Autrement dit, lorsque l'hébergeant agit par solidarité, comme Denis L.
l'a fait, à la demande du Collectif des sans-papiers de Perpignan, qui
cherchait à reloger plusieurs familles de demandeurs d'asile en
détresse.
Qu'importe :
cette exception n’a désarmé ni les policiers ni le procureur de la
République. Pour trouver une contrepartie à l'hébergement qu'ils
voulaient à tout prix incriminer, ils sont allés chercher au fond de
l'évier et du bac à linge sale de Denis L. ! Le procès-verbal de
convocation devant le tribunal lui reproche en effet d'avoir demandé à
ceux qu'il accueillait de « participer aux tâches ménagères (cuisine, ménage, etc.) ».
Un ferme
avertissement est ainsi donné à tous ceux qui manifesteraient de
dangereux penchants pour une solidarité qui reste encore et toujours
suspecte aux autorités policières et judiciaires : si vous accueillez un
étranger chez vous, n'allez quand même pas jusqu'à partager quoi que ce
soit avec lui, surtout pas la vaisselle ou le ménage ! Et s'il vous
parle, faites attention, l'agrément de sa conversation serait une
contrepartie évidente au toit que vous lui prêtez. En somme, vous devez
faire comme s'il n'était pas là. C'est toujours comme ça, avec les
étrangers : c'est mieux s'ils ne sont pas là…
La
prétendue dépénalisation du délit de solidarité proclamée en 2012 n’est
que faux-semblant : il passe encore la porte des palais de justice.

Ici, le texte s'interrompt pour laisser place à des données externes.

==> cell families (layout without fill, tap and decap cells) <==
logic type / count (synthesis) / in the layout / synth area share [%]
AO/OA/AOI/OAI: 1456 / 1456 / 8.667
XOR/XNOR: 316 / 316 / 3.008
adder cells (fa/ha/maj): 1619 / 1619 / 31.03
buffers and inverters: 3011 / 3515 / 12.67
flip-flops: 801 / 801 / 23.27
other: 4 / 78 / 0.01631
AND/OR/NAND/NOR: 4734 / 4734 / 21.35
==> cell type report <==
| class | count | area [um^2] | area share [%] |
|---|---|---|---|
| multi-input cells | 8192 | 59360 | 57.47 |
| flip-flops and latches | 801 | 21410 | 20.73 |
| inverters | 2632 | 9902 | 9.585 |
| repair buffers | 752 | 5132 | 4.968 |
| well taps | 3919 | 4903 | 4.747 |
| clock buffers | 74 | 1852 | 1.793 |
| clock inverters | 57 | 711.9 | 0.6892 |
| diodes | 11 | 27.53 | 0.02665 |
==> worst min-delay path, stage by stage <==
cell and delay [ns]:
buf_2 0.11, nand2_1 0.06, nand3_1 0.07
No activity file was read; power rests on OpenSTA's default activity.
===== config.mk =====
export PLATFORM = sky130hd
export DESIGN_NAME = sample_word_deinterleaver_top
export DESIGN_NICKNAME = d
export VERILOG_FILES = /design/src/swd_pkg.sv /design/src/swd_front.sv /design/src/swd_fifo.sv /design/src/swd_back.sv /design/src/sample_word_deinterleaver_top.sv
export SDC_FILE = /design/constraint.sdc
export NUM_CORES = 1
export LEC_CHECK = 0
export BUFFER_PORTS_ARGS = -buffer_cell sky130_fd_sc_hd__buf_2
export CAP_MARGIN = 20
export CELL_PAD_IN_SITES_DETAIL_PLACEMENT = 1
export CELL_PAD_IN_SITES_GLOBAL_PLACEMENT = 2
export CORE_MARGIN = 3
export CORE_UTILIZATION = 49
export CTS_CLUSTER_SIZE = 10
export DETAILED_ROUTE_END_ITERATION = 7
export PLACE_DENSITY_LB_ADDON = 0.1
export REMOVE_ABC_BUFFERS = 1
export SYNTH_ARGS = -nofsm -noshare
export SYNTH_HDL_FRONTEND = slang
export SYNTH_SLANG_ARGS = --single-unit

===== constraint.sdc =====
create_clock -name clk -period 9.8 [get_ports clk]
set_input_delay 1.47 -clock clk [delete_from_list [all_inputs] [get_ports clk]]
set_output_delay 1.47 -clock clk [all_outputs]
set_load 0.005 [all_outputs]

===== src/swd_pkg.sv =====
// ----------------------------------------------------------------------------
// swd_pkg
// Shared types, constants and lookup tables for the sample word deinterleaver.
// ----------------------------------------------------------------------------
package swd_pkg;

  // group geometry
  localparam int GROUP_WORDS        = 6;
  localparam int STORE_WORDS        = GROUP_WORDS - 1;
  localparam int GROUP_SAMPLES      = 16;
  localparam int SAMPLE_W           = 12;
  localparam int GROUP_BITS         = 32 * GROUP_WORDS;
  localparam int CHANNELS_PER_FIBER = 8;
  localparam int CHAN_W             = $clog2(CHANNELS_PER_FIBER);

  // output field widths
  localparam int FIBER_W  = 5;
  localparam int CIDX_W   = FIBER_W + CHAN_W;
  localparam int SIDX_W   = 5;
  localparam int M_W      = $clog2(GROUP_SAMPLES);

  // word kind codes
  localparam logic KIND_HEADER = 1'b0;
  localparam logic KIND_DATA   = 1'b1;

  typedef struct packed {
    logic        kind;
    logic [31:0] word;
  } in_t;

  typedef struct packed {
    logic [FIBER_W-1:0]  fiber;
    logic [CHAN_W-1:0]   channel;
    logic [CIDX_W-1:0]   channel_index;
    logic [SIDX_W-1:0]   sample_index;
    logic [SAMPLE_W-1:0] sample_value;
    logic                last_of_group;
  } out_t;

  // one complete group handed from front to back
  typedef struct packed {
    logic [GROUP_BITS-1:0] grp;
    logic [FIBER_W-2:0]    pair_lo;
    logic [SIDX_W-1:0]     sample_index;
  } job_t;

  // queue status seen by both sides
  typedef struct packed {
    logic full;
    logic empty;
  } fifo_stat_t;

  // fiber offset within the pair for sample m of a group
  function automatic logic fiber_sel(input logic [M_W-1:0] m);
    logic r;
    case (m)
      4'd2, 4'd3, 4'd6, 4'd7, 4'd10, 4'd11, 4'd14, 4'd15: r = 1'b1;
      default: r = 1'b0;
    endcase
    return r;
  endfunction

  // converter channel for sample m of a group
  function automatic logic [CHAN_W-1:0] chan_sel(input logic [M_W-1:0] m);
    logic [CHAN_W-1:0] r;
    case (m)
      4'd0, 4'd2:   r = 3'd1;
      4'd1, 4'd3:   r = 3'd0;
      4'd4, 4'd6:   r = 3'd3;
      4'd5, 4'd7:   r = 3'd2;
      4'd8, 4'd10:  r = 3'd5;
      4'd9, 4'd11:  r = 3'd4;
      4'd12, 4'd14: r = 3'd7;
      default:      r = 3'd6;
    endcase
    return r;
  endfunction

endpackage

Une
fois de plus, une fois de trop !
Organisations signataires :
LDH, Gisti, Fasti, RESF, La Cimade, Syndicat de la magistrature,
Syndicat des avocats de France, Mrap, Union syndicale Solidaires,
Association des travailleurs maghrébins de France (ATMF), Réseau
chrétien immigré (RCI), Collectif ivryen de vigilance contre le racisme
(CIVCR), RESF 51, Itinérance Cherbourg, collectif Si les femmes
comptaient, PCF, Parti de gauche, PCOF, Ensemble !.